(Records supplied begins)

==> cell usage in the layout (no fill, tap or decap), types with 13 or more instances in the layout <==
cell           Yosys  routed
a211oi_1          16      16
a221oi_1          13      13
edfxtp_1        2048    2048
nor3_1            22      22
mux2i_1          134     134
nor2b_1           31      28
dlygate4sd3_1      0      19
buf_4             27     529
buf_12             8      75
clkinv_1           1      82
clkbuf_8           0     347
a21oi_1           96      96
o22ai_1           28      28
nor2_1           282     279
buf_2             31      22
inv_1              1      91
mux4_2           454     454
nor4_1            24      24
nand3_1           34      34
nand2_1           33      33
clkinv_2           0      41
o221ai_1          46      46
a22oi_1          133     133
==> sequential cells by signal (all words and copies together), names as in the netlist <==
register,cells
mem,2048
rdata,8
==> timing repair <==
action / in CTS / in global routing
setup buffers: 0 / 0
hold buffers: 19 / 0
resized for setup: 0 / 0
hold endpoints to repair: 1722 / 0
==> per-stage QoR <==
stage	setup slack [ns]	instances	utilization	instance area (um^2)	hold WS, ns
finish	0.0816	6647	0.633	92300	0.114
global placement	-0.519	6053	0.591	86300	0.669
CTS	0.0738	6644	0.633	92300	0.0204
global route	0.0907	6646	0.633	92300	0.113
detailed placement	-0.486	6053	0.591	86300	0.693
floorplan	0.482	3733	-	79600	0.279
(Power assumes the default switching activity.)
**src/design/sbs_pkg.sv**
```systemverilog
// shared types, codes and helpers for the surface block shader
// no dependencies; used by sbs_light and surface_block_shader_core
`default_nettype none

package sbs_pkg;

  // defaults for the top-level parameters
  localparam int SHADE_ROWS_DEF     = 64;
  localparam int MAX_BLOCK_SIDE_DEF = 16;

  // fixed field widths
  localparam int LIGHT_W  = 14;
  localparam int TEXEL_W  = 8;
  localparam int TIDX_W   = 14;
  localparam int TVAL_W   = 8;
  localparam int FUNC_W   = 2;
  localparam int MIP_W    = 2;
  localparam int FIX_W    = 16;
  localparam int COUNT_W  = 4;
  localparam int SHIFT_W  = 3;
  localparam int PIXEL_W  = 8;

  // input tdata layout, lowest bit first
  localparam int TL_LSB   = 0;
  localparam int TR_LSB   = TL_LSB + LIGHT_W;
  localparam int BL_LSB   = TR_LSB + LIGHT_W;
  localparam int BR_LSB   = BL_LSB + LIGHT_W;
  localparam int TEX_LSB  = BR_LSB + LIGHT_W;
  localparam int TIDX_LSB = TEX_LSB + TEXEL_W;
  localparam int TVAL_LSB = TIDX_LSB + TIDX_W;
  localparam int IN_BITS  = TVAL_LSB + TVAL_W;
  localparam int IN_DATA_W = ((IN_BITS + 7) / 8) * 8;

  // item kinds carried on in_tuser; code 3 is dropped
  typedef enum logic [FUNC_W-1:0] {
    FUNC_LOAD  = 2'd0,
    FUNC_TEXEL = 2'd1,
    FUNC_WRITE = 2'd2
  } func_t;

  // per-pixel position flags
  typedef struct packed {
    logic row_end;
    logic block_end;
  } sbs_flags_t;

  // arithmetic shift right of a 16-bit two's complement value
  function automatic logic [FIX_W-1:0] asr16(input logic [FIX_W-1:0] v,
                                              input logic [SHIFT_W-1:0] sh);
    logic signed [FIX_W-1:0] s;
    s = $signed(v);
    return FIX_W'(s >>> sh);
  endfunction

endpackage

`default_nettype wire

```
**src/design/sbs_light.sv**
```systemverilog
// light interpolation state: edge lights, run light, row and column counts
// depends on sbs_pkg
`default_nettype none

module sbs_light #(
  parameter int SHADE_ROWS     = sbs_pkg::SHADE_ROWS_DEF,
  parameter int MAX_BLOCK_SIDE = sbs_pkg::MAX_BLOCK_SIDE_DEF
) (
  input  wire logic                             clk,
  input  wire logic                             rst_n,
  input  wire logic [sbs_pkg::MIP_W-1:0]        mip_level,
  input  wire logic                             load,
  input  wire logic                             shade,
  input  wire logic [sbs_pkg::LIGHT_W-1:0]      light_top_left,
  input  wire logic [sbs_pkg::LIGHT_W-1:0]      light_top_right,
  input  wire logic [sbs_pkg::LIGHT_W-1:0]      light_bottom_left,
  input  wire logic [sbs_pkg::LIGHT_W-1:0]      light_bottom_right,
  output logic      [$clog2(SHADE_ROWS)-1:0]    shade_row,
  output sbs_pkg::sbs_flags_t                   flags
);

  localparam int ROW_W = $clog2(SHADE_ROWS);
  localparam int FW    = sbs_pkg::FIX_W;
  localparam int CW    = sbs_pkg::COUNT_W;
  localparam int SW    = sbs_pkg::SHIFT_W;
  localparam logic [SW-1:0] MAX_LOG = SW'($clog2(MAX_BLOCK_SIDE + 1) - 1);
  localparam logic [8:0]    ROWS9   = 9'(SHADE_ROWS);

  logic [FW-1:0] edge_left_r, edge_left_nxt;
  logic [FW-1:0] edge_right_r, edge_right_nxt;
  logic [FW-1:0] left_step_r, left_step_nxt;
  logic [FW-1:0] right_step_r, right_step_nxt;
  logic [FW-1:0] run_light_r, run_light_nxt;
  logic [FW-1:0] run_step_r, run_step_nxt;
  logic [CW-1:0] col_r, col_nxt;
  logic [CW-1:0] row_r, row_nxt;

  logic [4:0]    side;
  logic [CW-1:0] side_m1;
  logic [SW-1:0] shift;
  logic [8:0]    row_red;

  // block side and division shift for the current mip level
  always_comb begin
    side    = 5'(MAX_BLOCK_SIDE) >> mip_level;
    side_m1 = (side == 5'd0) ? '0 : CW'(side - 5'd1);
    shift   = ({1'b0, mip_level} > MAX_LOG) ? '0 : MAX_LOG - {1'b0, mip_level};
  end

  // light bits 15..8 folded into the table rows
  always_comb begin
    row_red = {1'b0, run_light_r[15:8]};
    for (int i = 0; i < 8; i++) begin
      if (row_red >= ROWS9) begin
        row_red = row_red - ROWS9;
      end
    end
    shade_row = row_red[ROW_W-1:0];
  end

  assign flags.row_end   = (col_r == '0);
  assign flags.block_end = (col_r == '0) && (row_r >= side_m1);

  always_comb begin
    edge_left_nxt  = edge_left_r;
    edge_right_nxt = edge_right_r;
    left_step_nxt  = left_step_r;
    right_step_nxt = right_step_r;
    run_light_nxt  = run_light_r;
    run_step_nxt   = run_step_r;
    col_nxt        = col_r;
    row_nxt        = row_r;
    if (load) begin
      edge_left_nxt  = FW'(light_top_left);
      edge_right_nxt = FW'(light_top_right);
      left_step_nxt  = sbs_pkg::asr16(FW'(light_bottom_left) - FW'(light_top_left), shift);
      right_step_nxt = sbs_pkg::asr16(FW'(light_bottom_right) - FW'(light_top_right), shift);
      row_nxt        = '0;
      run_light_nxt  = FW'(light_top_right);
      run_step_nxt   = sbs_pkg::asr16(FW'(light_top_left) - FW'(light_top_right), shift);
      col_nxt        = side_m1;
    end else if (shade) begin
      if (col_r == '0) begin
        // row done: step edges, open the next row
        edge_left_nxt  = edge_left_r + left_step_r;
        edge_right_nxt = edge_right_r + right_step_r;
        row_nxt        = flags.block_end ? '0 : row_r + CW'(1);
        run_light_nxt  = edge_right_nxt;
        run_step_nxt   = sbs_pkg::asr16(edge_left_nxt - edge_right_nxt, shift);
        col_nxt        = side_m1;
      end else begin
        run_light_nxt  = run_light_r + run_step_r;
        col_nxt        = col_r - CW'(1);
      end
    end
  end

  always_ff @(posedge clk) begin
    if (!rst_n) begin
      edge_left_r  <= '0;
      edge_right_r <= '0;
      left_step_r  <= '0;
      right_step_r <= '0;
      run_light_r  <= '0;
      run_step_r   <= '0;
      col_r        <= '0;
      row_r        <= '0;
    end else begin
      edge_left_r  <= edge_left_nxt;
      edge_right_r <= edge_right_nxt;
      left_step_r  <= left_step_nxt;
      right_step_r <= right_step_nxt;
      run_light_r  <= run_light_nxt;
      run_step_r   <= run_step_nxt;
      col_r        <= col_nxt;
      row_r        <= row_nxt;
    end
  end

endmodule

`default_nettype wire

```
**config.mk**
```make
export PLATFORM = sky130hd
export DESIGN_NAME = sbs_light
export DESIGN_NICKNAME = d
export VERILOG_FILES = /design/src/design/sbs_pkg.sv /design/src/design/sbs_light.sv
export SDC_FILE = /design/constraint.sdc
export NUM_CORES = 1
export LEC_CHECK = 0
export ABC_AREA = 1
export BUFFER_PORTS_ARGS = -buffer_cell sky130_fd_sc_hd__buf_2
export CAP_MARGIN = 0
export CORE_UTILIZATION = 40
export DETAILED_ROUTE_END_ITERATION = 6
export PLACE_DENSITY = 0.55
export SYNTH_ARGS = -nofsm -noshare
export SYNTH_HDL_FRONTEND = slang
export SYNTH_SLANG_ARGS = --single-unit
```
**constraint.sdc**
```tcl
create_clock -name clk -period 6.3 [get_ports clk]
set_clock_uncertainty 0.1 [all_clocks]
set_input_delay 0.315 -clock clk [delete_from_list [all_inputs] [get_ports clk]]
set_output_delay 0.315 -clock clk [all_outputs]
set_load 0.1 [all_outputs]
```
# Word level (Yosys, flattened, before mapping)
# Index checks and enable logic that the tools add are counted.
# word_totals
output_inout_bits	8
elab_cells	80
inputBits	62
register_bits	104
# classes
n_addsub	19
n_shift	5
n_lt_le_gt_ge	10
bitwise_logic	1
n_reduce_logical	8
n_mux	26
# ops
cell	n
two-way mux 14 bit	8
two-way mux 16 bit	4
greater-or-equal comparator 9 x 7 -> 1 bit (second input constant)	7
two-way mux 9 bit	7
subtractor 9 x 7 -> 9 bit (second input constant)	6
adder 16 bit	3
>>> shifter 15 x 3 -> 16 bit	3
subtractor 14 x 14 -> 15 bit	3
two-way mux 4 bit	5
>>> shifter 16 x 3 -> 16 bit	1
subtractor 16 bit	1
subtractor 8 x 7 -> 9 bit (second input constant)	1
greater-or-equal comparator 8 x 7 -> 1 bit (second input constant)	1
subtractor 4 x 1 -> 4 bit (second input constant)	2
two-way mux 6 bit	1
subtractor 6 x 1 -> 6 bit (second input constant)	1
logical NOT 5 bit	1
right shift 5 x 2 -> 5 bit (first input constant)	1
adder 4 x 1 -> 4 bit (second input constant)	1
greater-or-equal comparator 4 bit	1
logical NOT 4 bit	1
AND reduction 2 bit	2
nonzero test 2 bit	2
> comparator 2 x 3 -> 1 bit (second input constant)	1
5 further kinds	5

# Longest topological paths before layout
# logic_depth
depth_word	16
ltp_mapped	26
mapped_depth_nobuf	26

# Least setup slack after synthesis
# No wires, ideal clock.
# synth_path
kind	register to register
startpoint	reg edge_left_r[0]
endpoint	reg run_step_r[10]
slack_ps	2763
stages_incl_launch_ff	27
arrival_time_ps	3315
setup_time_ps	122
n_path_buf	0
period_less_slack_ps	3537
cell_sequence	dfxtp_1 ha_1 fa_1 nand2_1 nand2_1 nand3_1 nand2_1 a21oi_1 o21bai_1 a21oi_1 o21ai_0 nand2_1 nand2_1 a21oi_1 xnor2_1 ha_1 inv_1 nor3_1 nand3_1 nand3_1 nand2_1 nand3_2 nand2_2 a21oi_2 nand2_1 nor2_1 nor3_2
# synth_via
elab_chain_len	6
# synth_rtl
element	line	source
from (decl)	sbs_light.sv:29	logic [FW-1:0] edge_left_r, edge_left_nxt;
from (signal assigned)	sbs_light.sv:109	edge_left_r <= edge_left_nxt;
adder 16 bit	sbs_light.sv:85	edge_left_nxt = edge_left_r + left_step_r;
subtractor 16 bit	sbs_light.sv:89	run_step_nxt = sbs_pkg::asr16(edge_left_nxt - edge_right_nxt, shift);
>>> shifter 16 x 3 -> 16 bit	sbs_pkg.sv:52	return FIX_W'(s >>> sh);
two-way mux 16 bit	sbs_light.sv:83	if (col_r == '0) begin
two-way mux 16 bit	sbs_light.sv:82	end else if (shade) begin
two-way mux 16 bit	sbs_light.sv:73	if (load) begin
to (signal assigned)	sbs_light.sv:114	run_step_r <= run_step_nxt;
to (decl)	sbs_light.sv:34	logic [FW-1:0] run_step_r, run_step_nxt;
# Every way passes these cells. The select of a mux whose other input is x is not followed.
# A chain may end at the register's enable or synchronous reset.

# Worst setup path in the final report
# layout_path
startpoint	reg edge_left_r[0]
endpoint	reg run_step_r[8]
# Same word-level chain as after synthesis.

(Records supplied ends)

→ What to do: The answer must be every line of the records that contains the word "placement".

→ Result for this exercise:
global placement	-0.519	6053	0.591	86300	0.669
detailed placement	-0.486	6053	0.591	86300	0.693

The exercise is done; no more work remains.